Clearly, Promega was not happy with these licensee tactics inasmuch as Promega sued Life Technologies for patent infringement. Ordinarily, one expects U.S. patents to protect infringing acts occurring in U.S. territories, not outside the U.S. So, what could have been the basis for Promega to disapprove of what the licensee was doing internationally outside the U.S.? The answer is that Promega turned to 35 USC 271 (f)(1) for protection. Section 271(f)(1) is an interesting piece, as it gives U.S. patent claims some international scope (emphasis added):

35 U.S. CODE § 271.INFRINGEMENT OF PATENT
(f) (1) Whoever without authority supplies or causes to be supplied in or from the United States all or a substantial portion of the components of a patented invention, where such components are uncombined in whole or in part, in such manner as to actively induce the combination of such components outside of the United States in a manner that would infringe the patent if such combination occurred within the United States, shall be liable as an infringer.

In other words, assembling a combination of components outside the U.S. can still infringe a U.S. patent if a substantial portion of the components were obtained from source(s) in the U.S. Promega sought to ensnare Life Technologies in the combination trap provided by Section 271(f)(1). But Life Technologies procured only the enzyme from the U.S. The other four kit components came from international sources. Was the enzyme that Life Technologies procured in the U.S. a substantial portion of the claimed combination because the other four components were technologically mundane? This seems like a sound proposal, somewhat akin to how the Supreme Court evaluated when components embody essential features of an invention under patent exhaustion law as explained in Quanta Computer, Inc. v. LG Electronics, Inc., 553 U.S. 617 (2008). Promega should go home a winner, right?
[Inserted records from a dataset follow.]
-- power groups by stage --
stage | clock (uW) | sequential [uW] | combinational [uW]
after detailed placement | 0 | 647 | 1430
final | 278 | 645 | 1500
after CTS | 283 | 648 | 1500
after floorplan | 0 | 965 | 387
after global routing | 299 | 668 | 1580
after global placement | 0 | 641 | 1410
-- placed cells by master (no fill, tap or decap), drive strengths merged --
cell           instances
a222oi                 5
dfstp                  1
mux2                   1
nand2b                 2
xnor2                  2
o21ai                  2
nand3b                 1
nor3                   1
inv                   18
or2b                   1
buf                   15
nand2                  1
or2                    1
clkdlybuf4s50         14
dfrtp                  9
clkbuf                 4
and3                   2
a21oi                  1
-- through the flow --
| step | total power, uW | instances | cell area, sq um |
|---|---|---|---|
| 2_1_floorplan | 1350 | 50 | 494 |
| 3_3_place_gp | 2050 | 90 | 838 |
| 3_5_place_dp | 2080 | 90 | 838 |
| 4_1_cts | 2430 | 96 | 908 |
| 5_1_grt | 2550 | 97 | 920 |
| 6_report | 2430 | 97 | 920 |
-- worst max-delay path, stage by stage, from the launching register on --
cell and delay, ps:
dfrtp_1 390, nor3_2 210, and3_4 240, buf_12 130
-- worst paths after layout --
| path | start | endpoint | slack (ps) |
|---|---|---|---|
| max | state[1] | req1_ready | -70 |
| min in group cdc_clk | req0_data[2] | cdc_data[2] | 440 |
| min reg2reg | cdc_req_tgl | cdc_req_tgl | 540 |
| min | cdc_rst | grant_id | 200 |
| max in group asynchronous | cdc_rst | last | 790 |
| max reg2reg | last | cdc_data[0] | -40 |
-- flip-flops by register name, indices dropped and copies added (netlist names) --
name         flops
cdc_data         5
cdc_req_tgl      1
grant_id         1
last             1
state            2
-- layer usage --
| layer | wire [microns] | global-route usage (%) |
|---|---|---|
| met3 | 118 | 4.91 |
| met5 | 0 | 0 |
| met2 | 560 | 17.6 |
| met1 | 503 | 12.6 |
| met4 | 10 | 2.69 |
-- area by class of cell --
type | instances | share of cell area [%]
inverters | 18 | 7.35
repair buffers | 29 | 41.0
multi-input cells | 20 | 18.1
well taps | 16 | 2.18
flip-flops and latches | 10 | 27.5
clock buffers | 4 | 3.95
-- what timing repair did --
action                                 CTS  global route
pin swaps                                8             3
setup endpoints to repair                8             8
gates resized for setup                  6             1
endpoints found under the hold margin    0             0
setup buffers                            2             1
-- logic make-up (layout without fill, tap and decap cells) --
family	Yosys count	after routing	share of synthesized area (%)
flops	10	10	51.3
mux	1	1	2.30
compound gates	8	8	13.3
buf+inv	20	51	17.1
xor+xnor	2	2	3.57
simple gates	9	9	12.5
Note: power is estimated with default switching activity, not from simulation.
Sorry, no. Using a somewhat strange, quantitative analysis, the Supreme Court ruled that a single component could never constitute a substantial portion of the components of a multi-component invention. This is unlike its qualitative approach in Quanta and could be confusing to apply in situations where a combination might only include two components. Can a single component ever be a substantial part of a combination including only two components if the Supreme Court analysis is to be taken at its word?

Promega lost the battle, which allowed Life Technologies to do international business in any desired field without incurring any royalty obligation or risk of patent infringement.
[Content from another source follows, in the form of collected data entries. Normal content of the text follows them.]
**config.mk**
```make
export PLATFORM = sky130hd
export DESIGN_NAME = gray_counter_flat
export DESIGN_NICKNAME = d
export VERILOG_FILES = /design/src/rtl/gray_pkg.sv /design/src/rtl/gray_counter_if.sv /design/src/rtl/gray_counter_bin2gray.sv /design/src/rtl/gray_counter.sv /design/src/flat_wrapper.sv
export SDC_FILE = /design/constraint.sdc
export NUM_CORES = 1
export LEC_CHECK = 0
export ABC_AREA = 0
export BUFFER_PORTS_ARGS = -buffer_cell sky130_fd_sc_hd__buf_2
export CORE_AREA = 2 2 50 52
export DETAILED_ROUTE_END_ITERATION = 8
export DIE_AREA = 0 0 52 54
export GPL_ROUTABILITY_DRIVEN = 0
export PLACE_DENSITY = 0.8
export SYNTH_ARGS = -nofsm -noshare
export SYNTH_HDL_FRONTEND = slang
export SYNTH_SLANG_ARGS = --single-unit
```
**constraint.sdc**
```tcl
create_clock -name clk -period 5 [get_ports clk]
set_clock_uncertainty 0.15 [all_clocks]
set_input_delay 0.5 -clock clk [delete_from_list [all_inputs] [get_ports clk]]
set_output_delay 0.5 -clock clk [all_outputs]
set_load 0.02 [all_outputs]
```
What could Promega have done differently to better protect its technology in the U.S. and internationally. Both patenting strategies and agreement strategies could be available, and similar strategies could benefit any patent licensor whose invention involves multiple components:

  • The reach and limitations of Section 271(f)(1) should be kept in mind when drafting claims for these kinds of inventions. A patentee could pursue not only combination claims but also methods of using one or more key components. Individual components should be patented if novel and nonobvious.
  • Contractual know-how is powerful intellectual property. A patentee like Promega could have crafted a technology deal under which both patent rights and know-how were licensed. In contrast to the relative ease by which patent rights can be avoided, often it is much more difficult for the licensee to avoid contractual know-how. If you are licensor, please do not forget the power of know-how in technology deals. For example, rather than sell the enzyme to the Life Technologies, the enzyme could have been licensed, triggering a worldwide royalty obligation independent of patent rights. The Aronson doctrine and its progeny are of interest in this regard. See Aronson v. Quick Point Pencil Co., 440 U.S. 257 (1979); see also Universal Gym Equipment, Inc. v. Erwa Exercise Equipment Limited.
  • A licensor might also look to international protections that might be provided under 35 USC 271(f)(2).
  • Although no case law is on point, a licensor could argue that the “having made” right of the U.S. patent is being exercised in the U.S., as the directing actor(s) are in the U.S., and the monies from the accused activity flow into the U.S.